Perhaps you addressed this, but I was under the impression that due to deflation,
living expenses have gone down over the years in Japan. In real terms, wouldn't a lackluster Japanese PP still provide growing purchasing power? After all, the Yen has gotten so strong, you'd think that it would buy more goods as the Deflation got worse.
Re: Mirroring the Market?
Posted: Thu Nov 18, 2010 2:12 pm
by Gumby
Clive wrote:Japan was one of the lower earners over the last few decades and for most other countries that I've tested the PP/BB provided marginally less than the PP, but still generally provided 4% or higher income withdrawal rates with inflationary uplift over time (4% income and inflationary uplift is a common objective amount targeted by investors).
Hope this helps rather than making it more confusing Gumby.
My apologies for my inability to follow this. My confusion lies in your red line. You show Japanese inflation slowly rising from 1972 to 2008 to annualized rate of 2.9%. My understanding is that Japanese inflation spiked in 1974 to 20.81% and has dropped ever since. I'm seeing that they had an annualized inflation rate of -2.023% in 2008.
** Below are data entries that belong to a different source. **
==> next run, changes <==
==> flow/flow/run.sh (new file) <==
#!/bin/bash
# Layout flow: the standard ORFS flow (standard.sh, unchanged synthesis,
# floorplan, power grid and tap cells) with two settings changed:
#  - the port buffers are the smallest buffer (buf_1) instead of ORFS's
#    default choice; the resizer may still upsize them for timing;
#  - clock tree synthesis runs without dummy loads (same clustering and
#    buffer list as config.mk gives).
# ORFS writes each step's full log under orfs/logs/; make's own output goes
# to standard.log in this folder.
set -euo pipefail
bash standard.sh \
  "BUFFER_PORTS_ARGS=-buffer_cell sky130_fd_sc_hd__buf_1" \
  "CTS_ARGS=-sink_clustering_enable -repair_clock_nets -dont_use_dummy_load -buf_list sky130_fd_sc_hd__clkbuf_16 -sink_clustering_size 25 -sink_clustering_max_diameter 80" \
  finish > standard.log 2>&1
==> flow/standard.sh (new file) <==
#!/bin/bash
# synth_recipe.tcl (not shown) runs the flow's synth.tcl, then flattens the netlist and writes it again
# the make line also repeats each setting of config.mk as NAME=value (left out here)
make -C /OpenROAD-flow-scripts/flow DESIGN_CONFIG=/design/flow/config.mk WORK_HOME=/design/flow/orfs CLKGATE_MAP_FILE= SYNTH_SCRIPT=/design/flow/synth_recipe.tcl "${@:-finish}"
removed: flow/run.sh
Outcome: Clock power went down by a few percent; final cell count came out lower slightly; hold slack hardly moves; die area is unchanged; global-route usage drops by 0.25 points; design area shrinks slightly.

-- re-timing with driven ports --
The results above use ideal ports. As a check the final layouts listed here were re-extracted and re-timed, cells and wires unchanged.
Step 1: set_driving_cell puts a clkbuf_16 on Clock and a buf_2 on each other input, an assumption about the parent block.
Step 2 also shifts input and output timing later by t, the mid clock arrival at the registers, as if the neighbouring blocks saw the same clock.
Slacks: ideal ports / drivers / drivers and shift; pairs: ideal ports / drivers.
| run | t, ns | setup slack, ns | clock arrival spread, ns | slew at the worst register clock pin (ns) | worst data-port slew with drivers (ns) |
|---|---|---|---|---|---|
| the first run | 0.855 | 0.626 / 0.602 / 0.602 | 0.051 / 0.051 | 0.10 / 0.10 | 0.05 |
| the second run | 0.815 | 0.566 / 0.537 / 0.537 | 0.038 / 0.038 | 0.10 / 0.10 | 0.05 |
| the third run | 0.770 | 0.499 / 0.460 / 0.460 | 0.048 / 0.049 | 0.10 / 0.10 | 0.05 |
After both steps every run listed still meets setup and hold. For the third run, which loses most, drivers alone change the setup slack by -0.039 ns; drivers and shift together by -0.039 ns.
Background: an optimization exercise with open tools, aiming at small area and a short achievable clock period. Do not read the settings as production practice.
Only simulation tests tie the RTL to the original design; equivalence was not proved.
No activity file was given, so power comes from the tool's default toggle rates.

--- flow/run.sh ---
#!/bin/bash
# Standard layout, with plain buffers on the ports and sizing not tied to cell footprints.
set -euo pipefail
bash standard.sh BUFFER_PORTS_ARGS="-buffer_cell sky130_fd_sc_hd__buf_2" MATCH_CELL_FOOTPRINT=0 finish > flow_make.log 2>&1
--- standard.sh ---
#!/bin/bash
# synth_recipe.tcl (not shown) runs the flow's synth.tcl, then flattens the netlist and writes it again
# the make line also repeats each setting of config.mk as NAME=value (left out here)
make -C /OpenROAD-flow-scripts/flow DESIGN_CONFIG=/design/flow/config.mk WORK_HOME=/design/flow/orfs CLKGATE_MAP_FILE= SYNTH_SCRIPT=/design/flow/synth_recipe.tcl "${@:-finish}"
--- config.mk ---
export PLATFORM = sky130hd
export DESIGN_NAME = rs_alu
export DESIGN_NICKNAME = rs_alu
export VERILOG_FILES = /design/flow/design.v
export SDC_FILE = /design/flow/constraint.sdc
export NUM_CORES = 4
export LEC_CHECK = 0
export CAP_MARGIN = 20
export CORE_MARGIN = 2
export CORE_UTILIZATION = 70
export CTS_BUF_LIST = sky130_fd_sc_hd__clkbuf_16
export CTS_CLUSTER_DIAMETER = 100
export CTS_CLUSTER_SIZE = 20
export PLACE_DENSITY = 0.78
export SETUP_SLACK_MARGIN = 5.0
export SLEW_MARGIN = 20
export TNS_END_PERCENT = 0
--- constraint.sdc ---
create_clock -name core_clock -period 7.5 [get_ports {clk}]
set_input_delay 1.5000 -clock core_clock [delete_from_list [all_inputs] [get_ports {clk}]]
set_output_delay 1.5000 -clock core_clock [all_outputs]
set_load 0.01 [all_outputs]
--- design.v ---
`timescale 1ns/1ps
package rs_pkg;
  localparam int N_ENT     = 8;
  localparam int ENT_SEL   = 3;
  localparam int TAG_W     = 6;    
  localparam int DATA_W    = 32;
  localparam int SPECTAG_W = 5;
  localparam int AGE_W     = 6;    
  localparam int DLY_W     = 3;    
  localparam int OP_W      = 4;
  typedef enum logic [OP_W-1:0] {
    ALU_ADD  = 4'd0,
    ALU_SUB  = 4'd1,
    ALU_AND  = 4'd2,
    ALU_OR   = 4'd3,
    ALU_XOR  = 4'd4,
    ALU_SLL  = 4'd5,
    ALU_SRL  = 4'd6,
    ALU_SRA  = 4'd7,
    ALU_SLT  = 4'd8,
    ALU_SLTU = 4'd9
  } alu_op_e;
  typedef struct packed {
    logic [TAG_W-1:0]     src_a;
    logic [TAG_W-1:0]     src_b;
    logic [DATA_W-1:0]    imm;
    logic [TAG_W-1:0]     dest;
    logic                 dest_valid;
    alu_op_e              alu_op;
    logic [SPECTAG_W-1:0] spectag;
    logic [AGE_W-1:0]     age;
    logic [DLY_W-1:0]     delay;     
  } rs_payload_t;
  localparam int PL_W = 2*TAG_W + DATA_W + TAG_W + 1 + OP_W + SPECTAG_W + AGE_W + DLY_W;   
  localparam int OFS_DLY  = 0;
  localparam int OFS_AGE  = OFS_DLY + DLY_W;
  localparam int OFS_STAG = OFS_AGE + AGE_W;
  localparam int OFS_OP   = OFS_STAG + SPECTAG_W;
  localparam int OFS_DV   = OFS_OP + OP_W;
  localparam int OFS_DEST = OFS_DV + 1;
  localparam int OFS_IMM  = OFS_DEST + TAG_W;
  localparam int OFS_SRCB = OFS_IMM + DATA_W;
  localparam int OFS_SRCA = OFS_SRCB + TAG_W;
endpackage
`timescale 1ns/1ps
import rs_pkg::*;
module rs_alloc (
  input  logic             disp_valid,
  input  logic [N_ENT-1:0] busy,
  output logic [N_ENT-1:0] we             
);
  always_comb
  begin
    for (int i = 0; i < N_ENT; i++)
    begin
      we[i] = disp_valid && !busy[i];
      for (int k = 0; k < i; k++)
        we[i] = we[i] && busy[k];
    end
  end
endmodule
`timescale 1ns/1ps
import rs_pkg::*;
module rs_entry (
  input  logic                 clk,
  input  logic                 rst,
  input  logic                 we,
  input  rs_pkg::rs_payload_t  wr_payload,
  input  logic                 wr_rdy_a,
  input  logic                 wr_rdy_b,
  input  logic                 wr_specbit,
  input  logic                 grant,
  output logic                 ready,
  output logic                 busy,
  output logic                 busy_nx,     
  output rs_pkg::rs_payload_t  payload,
  output logic                 specbit_o,
  input  logic                 wk_valid,    
  input  logic                 wk_fast,     
  input  logic [TAG_W-1:0]     wk_tag,
  input  logic [DLY_W-1:0]     wk_load,     
  input  logic                 br_valid,
  input  logic                 br_success,
  input  logic [SPECTAG_W-1:0] br_tag
);
  rs_pkg::rs_payload_t pl;
  logic             specbit;
  logic [1:0]       wt;              
  logic [DLY_W-1:0] ecnt;
  logic [DLY_W-1:0] ecnt_dec;
  logic [TAG_W-1:0] src_tag [2];
  logic [TAG_W-1:0] new_tag [2];
  logic [1:0]       new_rdy;
  logic [1:0]       eq;
  logic [1:0]       hit;
  logic [1:0]       new_hit;
  logic [1:0]       src_rdy;
  logic             br_match;
  logic             kill;
  logic             disp_br_match;
  logic             disp_kill;
  always_comb
  begin
    src_tag[0] = pl.src_a;
    src_tag[1] = pl.src_b;
    new_tag[0] = wr_payload.src_a;
    new_tag[1] = wr_payload.src_b;
    new_rdy    = {wr_rdy_b, wr_rdy_a};
    for (int s = 0; s < 2; s++)
    begin
      eq[s]      = (wk_tag == src_tag[s]);
      hit[s]     = wt[s] && wk_valid && eq[s];
      new_hit[s] = wk_valid && (wk_tag == new_tag[s]);
      src_rdy[s] = !wt[s] || (wk_fast && eq[s]);
    end
  end
  assign ecnt_dec = (ecnt == '0) ? '0 : ecnt - 1'b1;
  assign br_match      = br_valid && (br_tag == pl.spectag);
  assign kill          = br_match && !br_success && specbit;
  assign disp_br_match = br_valid && (br_tag == wr_payload.spectag);
  assign disp_kill     = disp_br_match && !br_success && wr_specbit;
  assign busy_nx = we ? !disp_kill : (busy && !kill);
  always_ff @(posedge clk)
  begin
    if (!rst)
      busy <= 1'b0;
    else
      busy <= busy_nx && !grant;
  end
  always_ff @(posedge clk)
  begin
    if (!busy)
    begin
      pl      <= wr_payload;
      specbit <= wr_specbit && !disp_br_match;
      wt      <= ~new_rdy & ~new_hit;
      ecnt    <= |(~new_rdy & new_hit) ? wk_load : '0;
    end
    else
    begin
      if (br_match && br_success)
        specbit <= 1'b0;
      wt <= wt & ~hit;
      if (|hit && wk_load > ecnt_dec)
        ecnt <= wk_load;
      else
        ecnt <= ecnt_dec;
    end
  end
  assign ready     = busy && (ecnt == '0) && src_rdy[0] && src_rdy[1];
  assign payload   = pl;
  assign specbit_o = specbit;
endmodule
`timescale 1ns/1ps
import rs_pkg::*;
module rs_issue_select (
  input  logic                  clk,
  input  logic [N_ENT-1:0]      busy,
  input  logic [AGE_W-1:0]      wr_age,
  input  logic [N_ENT*AGE_W-1:0] ages,       
  input  logic [N_ENT-1:0]      ready,
  output logic [N_ENT-1:0]      grant,
  output logic                  any
);
  logic             older [N_ENT][N_ENT];
  logic [N_ENT-1:0] below;   
  logic [AGE_W:0]   cmp_a, cmp_b;
  logic [AGE_W:0]   cmp_e;
  logic             cmp_t;
  logic [N_ENT-1:0] c;       
  always_comb
  begin
    for (int k = 0; k < N_ENT; k++)
    begin
      below[k] = 1'b1;
      for (int m = 0; m <= k; m++)
        below[k] = below[k] && busy[m];
      cmp_a = {ages[k*AGE_W +: AGE_W], 1'b0};
      cmp_b = {wr_age, below[k]};
      cmp_e = ~(cmp_a ^ cmp_b);
      c[k]  = 1'b0;
      for (int n = 0; n <= AGE_W; n++)
      begin
        cmp_t = !cmp_a[n] && cmp_b[n];
        for (int m = n + 1; m <= AGE_W; m++)
          cmp_t = cmp_t && cmp_e[m];
        c[k] = c[k] || cmp_t;
      end
    end
  end
  always_ff @(posedge clk)
  begin
    for (int i = 0; i < N_ENT; i++)
      for (int j = i + 1; j < N_ENT; j++)
        if (!busy[j])
          older[i][j] <= c[i];         
        else if (!busy[i])
          older[i][j] <= !c[j];        
  end
  always_comb
  begin
    for (int j = 0; j < N_ENT; j++)
    begin
      grant[j] = ready[j];
      for (int i = 0; i < N_ENT; i++)
        if (i < j)
          grant[j] = grant[j] && !(ready[i] && older[i][j]);
        else if (i > j)
          grant[j] = grant[j] && !(ready[i] && !older[j][i]);
    end
  end
  assign any = |ready;
endmodule
`timescale 1ns/1ps
import rs_pkg::*;
module rs_alu (
  input  logic                 clk,
  input  logic                 rst,
  input  logic                 disp_valid,
  input  logic [TAG_W-1:0]     disp_src_a,
  input  logic [TAG_W-1:0]     disp_src_b,
  input  logic [TAG_W-1:0]     disp_dest,
  input  logic                 disp_rdy_a,
  input  logic                 disp_rdy_b,
  input  logic [DATA_W-1:0]    disp_imm,
  input  logic                 disp_dest_valid,
  input  logic [OP_W-1:0]      disp_alu_op,
  input  logic [SPECTAG_W-1:0] disp_spectag,
  input  logic                 disp_specbit,
  input  logic [AGE_W-1:0]     disp_age,
  input  logic [DLY_W-1:0]     disp_delay,
  input  logic                 br_valid,
  input  logic                 br_success,
  input  logic [SPECTAG_W-1:0] br_tag,
  output logic                 full,
  output logic                 issue_valid,
  output logic [TAG_W-1:0]     issue_src_a,
  output logic [TAG_W-1:0]     issue_src_b,
  output logic [TAG_W-1:0]     issue_dest,
  output logic [DATA_W-1:0]    issue_imm,
  output logic                 issue_dest_valid,
  output logic [OP_W-1:0]      issue_alu_op,
  output logic [SPECTAG_W-1:0] issue_spectag,
  output logic                 issue_specbit
);
  rs_pkg::rs_payload_t       disp_payload;
  logic [N_ENT*PL_W-1:0]     payloads;
  logic [N_ENT-1:0]          we;
  logic [N_ENT-1:0]          ready;
  logic [N_ENT-1:0]          busy;
  logic [N_ENT-1:0]          busy_nx;
  logic [N_ENT-1:0]          specbits;
  logic [N_ENT-1:0]          grant;
  logic                      any;
  logic [N_ENT*AGE_W-1:0]    ages;
  logic [TAG_W-1:0]          iss_dest;
  logic                      iss_dv;
  logic [DLY_W-1:0]          iss_dly;
  logic                      wk_valid;    
  logic                      wk_fast;     
  logic [DLY_W-1:0]          wk_load;
  always_comb
  begin
    disp_payload.src_a      = disp_src_a;
    disp_payload.src_b      = disp_src_b;
    disp_payload.imm        = disp_imm;
    disp_payload.dest       = disp_dest;
    disp_payload.dest_valid = disp_dest_valid;
    disp_payload.alu_op     = rs_pkg::alu_op_e'(disp_alu_op);
    disp_payload.spectag    = disp_spectag;
    disp_payload.age        = disp_age;
    disp_payload.delay      = disp_delay;
  end
  rs_alloc u_alloc (
    .disp_valid (disp_valid),
    .busy       (busy),
    .we         (we)
  );
  assign wk_load  = (iss_dly == '0) ? '0 : iss_dly - 1'b1;
  genvar g;
  generate
    for (g = 0; g < N_ENT; g++)
    begin : g_ent
      rs_entry u_ent (
        .clk        (clk),
        .rst        (rst),
        .we         (we[g]),
        .wr_payload (disp_payload),
        .wr_rdy_a   (disp_rdy_a),
        .wr_rdy_b   (disp_rdy_b),
        .wr_specbit (disp_specbit),
        .grant      (grant[g]),
        .ready      (ready[g]),
        .busy       (busy[g]),
        .busy_nx    (busy_nx[g]),
        .payload    (payloads[g*PL_W +: PL_W]),
        .specbit_o  (specbits[g]),
        .wk_valid   (wk_valid),
        .wk_tag     (iss_dest),
        .wk_fast    (wk_fast),
        .wk_load    (wk_load),
        .br_valid   (br_valid),
        .br_success (br_success),
        .br_tag     (br_tag)
      );
    end
  endgenerate
  always_comb
  begin
    for (int i = 0; i < N_ENT; i++)
    begin
      ages[i*AGE_W +: AGE_W] = payloads[i*PL_W+OFS_AGE +: AGE_W];
    end
  end
  rs_issue_select u_sel (
    .clk    (clk),
    .busy   (busy),
    .wr_age (disp_age),
    .ages   (ages),
    .ready  (ready),
    .grant  (grant),
    .any    (any)
  );
  always_ff @(posedge clk)
  begin
    if (!rst)
    begin
      issue_valid <= 1'b0;
      full        <= 1'b0;
    end
    else
    begin
      issue_valid <= any;
      full        <= !any && (&busy_nx);
    end
  end
  logic [N_ENT-1:0] iss_sel;       
  logic [N_ENT-1:0] iss_sel_imm;   
  logic [PL_W-1:0]  p;
  logic             sb;
  logic             gv;
  logic             gf;
  always_comb
  begin
    p  = '0;
    sb = 1'b0;
    gv = 1'b0;
    gf = 1'b0;
    for (int i = 0; i < N_ENT; i++)
    begin
      p  = p  | ({PL_W{grant[i]}} & payloads[i*PL_W +: PL_W]);
      sb = sb | (grant[i] & specbits[i]);
      gv = gv | (grant[i] & payloads[i*PL_W+OFS_DV]);
      gf = gf | (grant[i] & payloads[i*PL_W+OFS_DV] & (payloads[i*PL_W+OFS_DLY +: DLY_W] == '0));
    end
  end
  always_ff @(posedge clk)
  begin
    iss_sel       <= grant;
    iss_sel_imm   <= rst ? grant : '0;
    iss_dest      <= p[OFS_DEST +: TAG_W];
    iss_dv        <= p[OFS_DV];
    iss_dly       <= p[OFS_DLY +: DLY_W];
    issue_specbit <= sb;
    wk_valid      <= rst && gv;
    wk_fast       <= rst && gf;
  end
  always_comb
  begin
    issue_src_a   = '0;
    issue_src_b   = '0;
    issue_imm     = '0;
    issue_alu_op  = '0;
    issue_spectag = '0;
    for (int i = 0; i < N_ENT; i++)
    begin
      issue_src_a   = issue_src_a   | ({TAG_W{iss_sel[i]}}     & payloads[i*PL_W+OFS_SRCA +: TAG_W]);
      issue_src_b   = issue_src_b   | ({TAG_W{iss_sel[i]}}     & payloads[i*PL_W+OFS_SRCB +: TAG_W]);
      issue_imm     = issue_imm     | ({DATA_W{iss_sel_imm[i]}} & payloads[i*PL_W+OFS_IMM +: DATA_W]);
      issue_alu_op  = issue_alu_op  | ({OP_W{iss_sel[i]}}      & payloads[i*PL_W+OFS_OP +: OP_W]);
      issue_spectag = issue_spectag | ({SPECTAG_W{iss_sel[i]}} & payloads[i*PL_W+OFS_STAG +: SPECTAG_W]);
    end
  end
  assign issue_dest       = iss_dest;
  assign issue_dest_valid = iss_dv;
endmodule
==> impl_metrics.csv, run 1 <==
group,metric,value,unit
outcome,status,"timing/DRC/antenna clean",
floorplanning,core_area,39910,um^2
timing,tns,0,ps
timing,setup_viol,0,
floorplanning,die_h,205.5,um
clocking,cts.sinks,667,
route,drt_iter0_markers,2463,
placement,dp.cells,2651,
critical_path,critical-path-top-delay-family,"compound AO/OA/AOI/OAI gates",
placement,port_buffers,144,
clocking,cts_tree,"done",
route,via_count,18860,
synth,synthCells,2042,
synth,ys_ff_latch,667,
global_route,antenna_found_initial,3,
global_route,grt_remaining_overflow,0,
critical_path,cp-end-kind,"flop",
finish,fin_cells,2728,
finish,nFillCells,2322,
synth,synth_top_area_cell,"edfxtp_1",
finish,drive_gt1_share,14.31,%
floorplanning,rows,73,
synth,postSynthAreaPerCell,13.92,um^2
route,ant_nets,0,
floorplanning,dieArea,42240,um^2
critical_path,reg2reg_from,"iss_dest[5]",
critical_path,arrival,3720,ps
timing,fmax,0.3050,GHz
finish,multi_input_area,8513,um^2
critical_path,crit_buf_inv,4,
placement,place_area,29680,um^2
clocking,ctsHtreeMaxLevel,2,
global_route,grt_max_degree,60,
timing,clock_skew,30.51,ps
finish,fin_nets,2347,
placement,post-dp-hpwl,47120,um
finish,synthToLayoutAreaGrowth,9.723,%
finish,fin_util,78.14,%
timing,finalHoldViolCount,0,
synth,synth.distinct_cells,66,
route,drt-pass1-iter-count,6,
timing,whs,487.2,ps
clocking,clk_pin_slew,90,ps
global_route,grt_pass1_vias,18880,
critical_path,path_cells,"buf_6 > xnor2_1 > nand4_1 > o31ai_1 > nand4_2 > buf_4 > buf_4 > o22ai_1 > nor3_2 > buf_4 > a2111oi_2 > nand3_1",
clocking,clk_latency,590,ps
timing,period_minus_slack,3279,ps
finish,fin_area,31190,um^2
placement,place.gp.congestion,0.9634,
synth,synth_nets,2212,
floorplanning,dieWidth,205.5,um
power,fin_total_pwr,7.022,mW
floorplanning,io_pins,145,
worst_hold_path,hold_path.class,"reg -> reg",
critical_path,critPathMaxStageDelay,410,ps
timing,rsz0062_at_grt,"yes",
floorplanning,start_util,71.22,%
placement,dp_slack,3551,ps
critical_path,required,7940,ps
global_route,track_usage,36.68,%
clocking,clockRootBuffer,"clkbuf_16",
power,p_leak,11.82,nW
route,vias_per_cell,6.915,
timing,finalMaxSlewViolations,0,
clocking,numCtsBuffers,39,
synth,netlist_area,28430,um^2
critical_path,slowest_stage,"o31ai_1",
worst_hold_path,worstHoldStart,"g_ent[4].u_ent.pl[24]",
route,wl,76140,um
critical_path,worst_path_most_repeated_cell,"buf_4",
critical_path,cp-start-kind,"flop",
synth,synth-edff-count,588,
critical_path,crit_path_max_fanout,19,
synth,async_flop_share,0,%
critical_path,path_class,"reg -> reg",
finish,final_common_cell,"edfxtp_1",
global_route,grt_pass1_wl,114000,um
synth,seq_area_frac_synth,67.68,%
timing,worstMarginPinSlew,1091,ps
timing,post-route-period-util,43.72,%
flow_run,max_cap_viol_count,0,
finish,register_area,19270,um^2
route,drc,0,
power,ir_drop,0.0002563,V
critical_path,reg2reg_slack,4220,ps
clocking,clockBufferDepth,3,
synth,synth_top_area_share,62.11,%
timing,slew_headroom,27.29,%
timing,layout_setup_ws,4221,ps
critical_path,crit_start,"iss_dest[5]",
finish,final_cell_mix,"588 x edfxtp_1, 239 x a22oi_1, 144 x buf_2",
synth,synth_warnings,7,
route,routedWlPerCell,27.91,um
synth,yosys-top-cells-area,"edfxtp_1 62%, a22oi_1 6.5%, dfxtp_1 5.6%",
power,power_density,225.1,nW/um^2
synth,synth_flop_cell,"edfxtp_1",
cell type report:
| cell class | instances | share of cell area (%) |
|---|---|---|
| inverter | 126 | 1.556 |
| clock inverter | 26 | 0.4011 |
| clock buffer | 39 | 3.129 |
| multi-input combinational | 1155 | 27.29 |
| antenna | 2 | 0.01605 |
| tap | 525 | 2.106 |
| sequential | 667 | 61.77 |
| timing repair buffer | 188 | 3.731 |
final timing paths:
kind,endpoint,cells after the start
max,iss_dest[1],12
min,iss_dest[5],2
max reg2reg,iss_dest[1],12
min reg2reg,iss_dest[5],2
flip-flops by register name (all words and copies together), names as in the netlist:
name	cells
iss_sel_imm	8
g_ent.u_ent.ecnt	24
wk_fast	1
g_ent.u_ent.wt	16
u_sel.older	28
iss_dv	1
iss_dly	3
g_ent.u_ent.specbit	8
issue_specbit	1
g_ent.u_ent.busy	8
wk_valid	1
full	1
issue_valid	1
g_ent.u_ent.pl	552
iss_dest	6
iss_sel	8
what timing repair did:
item                       4_1_cts  5_1_grt
setup endpoints to repair      168      202
gates resized for setup         56       21
setup buffers                    4        6
hold buffers                     0        0
pin swaps                        6        6
cell families (layout without fill, tap and decap cells):
group                    after synthesis  in the layout  share of synthesized area, %
other                                  0              2                             0
flip-flops                           667            667                         67.68
adder cells (fa/ha/maj)               88             88                         3.873
multiplexers                          14             14                        0.4973
buffers and inverters                220            379                         3.297
AND/OR/NAND/NOR                      422            422                         7.751
AO/OA/AOI/OAI                        478            478                         12.19
XOR/XNOR                             153            153                         4.714
worst min-delay path: cells and delay by family (launching register included):
kind	cells	cell delay (ps)
compound gates	1	70
flops	1	330
simple gates	1	70
Yosys cell counts, types with 8 or more instances:
| master | count |
|---|---|
| edfxtp_1 | 588 |
| clkbuf_1 | 70 |
| dfxtp_1 | 79 |
| ha_1 | 88 |
| inv_1 | 125 |
| nor4_1 | 21 |
| a21o_1 | 31 |
| buf_2 | 8 |
| nand2_1 | 99 |
| a21oi_1 | 54 |
| nor2_1 | 70 |
| nor3_1 | 44 |
| xor2_1 | 82 |
| a21boi_0 | 20 |
| xnor2_1 | 71 |
| nand3_1 | 47 |
| o21ai_0 | 42 |
| nand4_1 | 72 |
| mux2i_1 | 13 |
| and2_1 | 19 |
| a22oi_1 | 246 |
| o22ai_1 | 19 |
| buf_6 | 13 |
| nand3b_1 | 10 |
layer usage:
| layer | routed length (um) | up-vias | track usage (%) |
|---|---|---|---|
| met5 | 25 | - | 0 |
| met4 | 3687 | 4 | 16.86 |
| met3 | 8293 | 245 | 5.892 |
| met2 | 36680 | 1302 | 59.78 |
| met1 | 27460 | 9215 | 49.10 |
| li1 | - | 8097 | - |
power breakdown:
part	leakage [nW]	switching [mW]	internal [mW]
registers	6.84	0.129	4.27
logic	4.36	0.318	0.168
clock network	0.618	1.18	0.956
total	11.8	1.62	5.40
From an optimization exercise on the open Yosys and OpenROAD flow, aimed at small area; shortcuts taken in it are not production practice.
Function was checked by simulation only, so behaviour that the tests miss may differ from the original.
No activity file was given, so power comes from the tool's default toggle rates.

--- config.mk ---
export PLATFORM = sky130hd
export DESIGN_NAME = execCore
export DESIGN_NICKNAME = execCore
export VERILOG_FILES = /design/flow/design.v
export SDC_FILE = /design/flow/constraint.sdc
export NUM_CORES = 4
export LEC_CHECK = 0
export CAP_MARGIN = 20
export CORE_MARGIN = 2
export CORE_UTILIZATION = 55
export GPL_TIMING_DRIVEN = 0
export SETUP_SLACK_MARGIN = 0.15
export SLEW_MARGIN = 20
export SYNTH_HIERARCHICAL = 1
--- constraint.sdc ---
create_clock -name core_clock -period 7.0 [get_ports {clk}]
set_input_delay 1.4000 -clock core_clock [delete_from_list [all_inputs] [get_ports {clk}]]
set_output_delay 1.4000 -clock core_clock [all_outputs]
set_load 0.01 [all_outputs]
--- standard.sh ---
#!/bin/bash
# synth_recipe.tcl (not shown) runs the flow's synth.tcl, then flattens the netlist and writes it again
# the make line also repeats each setting of config.mk as NAME=value (left out here)
make -C /OpenROAD-flow-scripts/flow DESIGN_CONFIG=/design/flow/config.mk WORK_HOME=/design/flow/orfs CLKGATE_MAP_FILE= SYNTH_SCRIPT=/design/flow/synth_recipe.tcl "${@:-finish}"
--- design.v ---
package rv32Pkg;
    typedef logic [32-1:0]         word_t;
    typedef logic [$clog2(32)-1:0] regIdx_t;
endpackage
http://www.wolframalpha.com/input/?i=ja ... since+1970
Do you mind explaining (in layman's terms) why you show 2.9% for the 2008 annualized inflation rate instead of -2.023%?
Re: Mirroring the Market?
Posted: Thu Nov 18, 2010 2:53 pm
by Gumby
Thank you. I found a Japanese inflation chart that is a little more detailed. It shows the same "mean" inflation that you displayed in your charts. I understand now. Thanks again.

Re: Mirroring the Market?
Posted: Sat Nov 20, 2010 11:31 am
by Coffee
Good article in today's WSJ by Jason Zweib about close correlation between commodities and stocks.
Re: Mirroring the Market?
Posted: Sat Nov 27, 2010 9:16 am
by julian
Clive your work is amazing and truly very helpful. In your numbers though the LT lost in the 20's not 12 last yr?